Saved data entries:

# # # # # # #

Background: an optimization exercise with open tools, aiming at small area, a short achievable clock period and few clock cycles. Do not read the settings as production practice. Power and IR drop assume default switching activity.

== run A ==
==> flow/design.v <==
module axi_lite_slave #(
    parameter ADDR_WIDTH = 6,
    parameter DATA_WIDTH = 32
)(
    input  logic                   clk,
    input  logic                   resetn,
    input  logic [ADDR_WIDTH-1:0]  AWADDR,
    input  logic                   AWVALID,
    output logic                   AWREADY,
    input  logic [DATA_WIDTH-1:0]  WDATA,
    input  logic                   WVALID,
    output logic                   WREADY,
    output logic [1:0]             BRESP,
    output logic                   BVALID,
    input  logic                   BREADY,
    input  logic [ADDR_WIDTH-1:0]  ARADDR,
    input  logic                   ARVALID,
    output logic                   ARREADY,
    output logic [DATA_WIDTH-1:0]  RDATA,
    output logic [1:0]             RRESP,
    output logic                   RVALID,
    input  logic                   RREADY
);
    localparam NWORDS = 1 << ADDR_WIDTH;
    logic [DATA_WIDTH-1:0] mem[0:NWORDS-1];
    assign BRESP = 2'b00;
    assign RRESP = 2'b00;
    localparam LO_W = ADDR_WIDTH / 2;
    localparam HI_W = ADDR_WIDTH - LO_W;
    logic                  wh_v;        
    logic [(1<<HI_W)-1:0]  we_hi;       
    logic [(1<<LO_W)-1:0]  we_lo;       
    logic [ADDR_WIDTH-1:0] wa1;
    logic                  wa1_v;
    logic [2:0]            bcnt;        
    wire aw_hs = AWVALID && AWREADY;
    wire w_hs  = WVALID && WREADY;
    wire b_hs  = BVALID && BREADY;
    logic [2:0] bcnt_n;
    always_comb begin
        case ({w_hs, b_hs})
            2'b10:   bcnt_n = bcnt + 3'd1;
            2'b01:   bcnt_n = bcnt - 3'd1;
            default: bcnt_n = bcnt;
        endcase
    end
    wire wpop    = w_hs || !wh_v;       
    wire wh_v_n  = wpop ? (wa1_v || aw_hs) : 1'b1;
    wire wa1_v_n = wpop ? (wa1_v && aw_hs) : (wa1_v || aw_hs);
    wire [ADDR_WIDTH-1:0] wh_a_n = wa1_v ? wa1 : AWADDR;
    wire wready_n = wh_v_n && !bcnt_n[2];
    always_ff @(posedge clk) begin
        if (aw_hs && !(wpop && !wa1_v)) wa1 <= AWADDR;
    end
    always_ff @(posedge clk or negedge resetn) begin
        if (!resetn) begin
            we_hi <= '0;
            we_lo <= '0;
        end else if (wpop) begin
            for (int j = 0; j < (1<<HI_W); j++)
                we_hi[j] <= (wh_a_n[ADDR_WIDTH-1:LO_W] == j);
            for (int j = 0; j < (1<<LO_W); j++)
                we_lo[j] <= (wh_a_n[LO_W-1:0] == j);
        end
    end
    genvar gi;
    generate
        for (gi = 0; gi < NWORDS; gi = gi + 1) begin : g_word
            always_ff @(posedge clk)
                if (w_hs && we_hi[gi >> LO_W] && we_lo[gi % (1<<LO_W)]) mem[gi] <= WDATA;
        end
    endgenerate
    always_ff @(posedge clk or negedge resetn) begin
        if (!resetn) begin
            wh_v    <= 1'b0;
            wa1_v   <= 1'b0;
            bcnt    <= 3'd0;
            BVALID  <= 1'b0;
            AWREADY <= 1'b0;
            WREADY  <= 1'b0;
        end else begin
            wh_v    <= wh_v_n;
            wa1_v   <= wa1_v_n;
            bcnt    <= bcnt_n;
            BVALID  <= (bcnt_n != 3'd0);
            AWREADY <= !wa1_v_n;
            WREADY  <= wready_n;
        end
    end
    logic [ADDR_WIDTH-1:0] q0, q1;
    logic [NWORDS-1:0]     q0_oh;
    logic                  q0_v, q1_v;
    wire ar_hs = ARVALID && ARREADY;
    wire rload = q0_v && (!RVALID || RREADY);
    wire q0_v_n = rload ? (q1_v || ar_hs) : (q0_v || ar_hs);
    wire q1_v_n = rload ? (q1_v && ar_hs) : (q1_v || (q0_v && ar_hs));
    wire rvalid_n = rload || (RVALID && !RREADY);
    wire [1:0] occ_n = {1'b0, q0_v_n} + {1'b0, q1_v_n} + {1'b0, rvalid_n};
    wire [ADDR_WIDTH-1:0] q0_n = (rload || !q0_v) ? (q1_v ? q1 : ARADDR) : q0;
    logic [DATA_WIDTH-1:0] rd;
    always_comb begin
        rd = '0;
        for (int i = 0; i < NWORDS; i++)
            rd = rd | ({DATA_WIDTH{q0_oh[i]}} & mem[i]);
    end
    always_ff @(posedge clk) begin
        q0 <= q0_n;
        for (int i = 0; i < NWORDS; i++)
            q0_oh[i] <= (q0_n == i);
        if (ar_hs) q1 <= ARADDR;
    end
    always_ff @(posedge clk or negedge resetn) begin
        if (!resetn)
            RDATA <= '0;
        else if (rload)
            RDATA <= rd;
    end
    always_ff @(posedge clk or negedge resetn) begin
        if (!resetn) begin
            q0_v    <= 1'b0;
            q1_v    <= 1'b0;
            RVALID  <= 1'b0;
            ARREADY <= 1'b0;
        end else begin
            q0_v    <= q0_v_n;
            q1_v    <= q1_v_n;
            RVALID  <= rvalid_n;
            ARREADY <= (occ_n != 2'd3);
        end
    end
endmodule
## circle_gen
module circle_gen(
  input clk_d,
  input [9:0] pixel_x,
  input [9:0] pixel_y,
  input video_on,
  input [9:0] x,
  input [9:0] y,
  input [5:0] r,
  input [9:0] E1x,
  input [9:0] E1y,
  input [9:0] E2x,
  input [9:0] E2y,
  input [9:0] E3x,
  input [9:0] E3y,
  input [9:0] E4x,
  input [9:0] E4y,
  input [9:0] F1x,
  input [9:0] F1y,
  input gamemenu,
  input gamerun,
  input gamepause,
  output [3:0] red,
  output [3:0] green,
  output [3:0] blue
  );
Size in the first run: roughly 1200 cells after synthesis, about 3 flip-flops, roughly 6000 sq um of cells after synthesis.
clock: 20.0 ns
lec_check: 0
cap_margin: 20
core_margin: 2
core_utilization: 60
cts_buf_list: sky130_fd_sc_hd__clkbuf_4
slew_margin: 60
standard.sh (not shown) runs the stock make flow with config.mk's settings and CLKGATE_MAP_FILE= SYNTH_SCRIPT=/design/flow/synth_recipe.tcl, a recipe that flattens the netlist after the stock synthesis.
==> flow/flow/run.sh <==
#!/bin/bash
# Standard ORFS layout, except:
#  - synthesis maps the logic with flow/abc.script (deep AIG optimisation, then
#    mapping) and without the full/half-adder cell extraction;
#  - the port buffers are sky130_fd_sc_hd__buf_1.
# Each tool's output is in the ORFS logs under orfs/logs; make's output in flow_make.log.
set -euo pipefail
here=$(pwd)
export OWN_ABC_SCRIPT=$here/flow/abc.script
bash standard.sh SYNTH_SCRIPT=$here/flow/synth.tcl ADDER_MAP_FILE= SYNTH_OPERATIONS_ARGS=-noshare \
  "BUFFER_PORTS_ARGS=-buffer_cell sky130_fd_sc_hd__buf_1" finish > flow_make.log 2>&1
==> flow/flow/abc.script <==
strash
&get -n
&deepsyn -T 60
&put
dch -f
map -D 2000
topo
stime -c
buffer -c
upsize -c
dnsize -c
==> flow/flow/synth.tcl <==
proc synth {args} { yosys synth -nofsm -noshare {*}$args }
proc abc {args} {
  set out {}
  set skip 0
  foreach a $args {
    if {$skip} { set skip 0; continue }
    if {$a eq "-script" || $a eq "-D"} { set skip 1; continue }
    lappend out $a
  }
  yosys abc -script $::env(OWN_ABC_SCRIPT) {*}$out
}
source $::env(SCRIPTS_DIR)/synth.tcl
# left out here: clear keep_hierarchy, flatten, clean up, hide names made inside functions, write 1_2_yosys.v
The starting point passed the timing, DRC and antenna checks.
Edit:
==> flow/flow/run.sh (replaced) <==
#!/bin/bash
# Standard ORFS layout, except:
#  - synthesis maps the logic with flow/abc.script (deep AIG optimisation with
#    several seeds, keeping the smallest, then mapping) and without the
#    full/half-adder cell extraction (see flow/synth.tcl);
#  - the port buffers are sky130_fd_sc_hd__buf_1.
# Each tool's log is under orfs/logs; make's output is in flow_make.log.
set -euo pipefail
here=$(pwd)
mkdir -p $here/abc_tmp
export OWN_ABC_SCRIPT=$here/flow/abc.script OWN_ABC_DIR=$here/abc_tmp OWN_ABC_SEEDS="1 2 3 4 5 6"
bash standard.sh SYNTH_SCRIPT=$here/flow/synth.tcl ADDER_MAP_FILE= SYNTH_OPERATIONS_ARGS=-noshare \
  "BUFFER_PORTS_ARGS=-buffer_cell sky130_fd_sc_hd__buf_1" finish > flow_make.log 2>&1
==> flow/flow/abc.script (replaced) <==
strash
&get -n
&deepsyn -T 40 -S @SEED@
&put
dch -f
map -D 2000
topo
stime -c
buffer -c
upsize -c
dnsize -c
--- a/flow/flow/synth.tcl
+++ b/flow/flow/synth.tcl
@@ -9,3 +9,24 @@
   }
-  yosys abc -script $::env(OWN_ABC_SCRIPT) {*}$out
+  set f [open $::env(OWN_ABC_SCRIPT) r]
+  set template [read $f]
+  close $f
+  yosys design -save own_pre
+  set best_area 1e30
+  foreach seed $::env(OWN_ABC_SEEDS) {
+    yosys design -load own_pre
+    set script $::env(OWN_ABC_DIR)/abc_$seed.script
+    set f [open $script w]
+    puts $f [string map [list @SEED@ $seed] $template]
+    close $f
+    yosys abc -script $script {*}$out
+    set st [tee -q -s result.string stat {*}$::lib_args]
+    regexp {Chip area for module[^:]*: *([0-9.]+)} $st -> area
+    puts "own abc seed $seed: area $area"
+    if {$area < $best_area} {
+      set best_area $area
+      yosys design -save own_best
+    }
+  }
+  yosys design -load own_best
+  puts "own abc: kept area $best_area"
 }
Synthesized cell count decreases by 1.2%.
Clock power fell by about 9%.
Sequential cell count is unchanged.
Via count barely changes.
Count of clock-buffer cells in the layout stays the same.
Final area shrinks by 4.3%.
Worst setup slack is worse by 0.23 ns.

# # # # # # #

TASK ITEM
If the word "about" is on a line above, return that line.

TASK SOLUTION
Size in the first run: roughly 1200 cells after synthesis, about 3 flip-flops, roughly 6000 sq um of cells after synthesis.
Clock power fell by about 9%.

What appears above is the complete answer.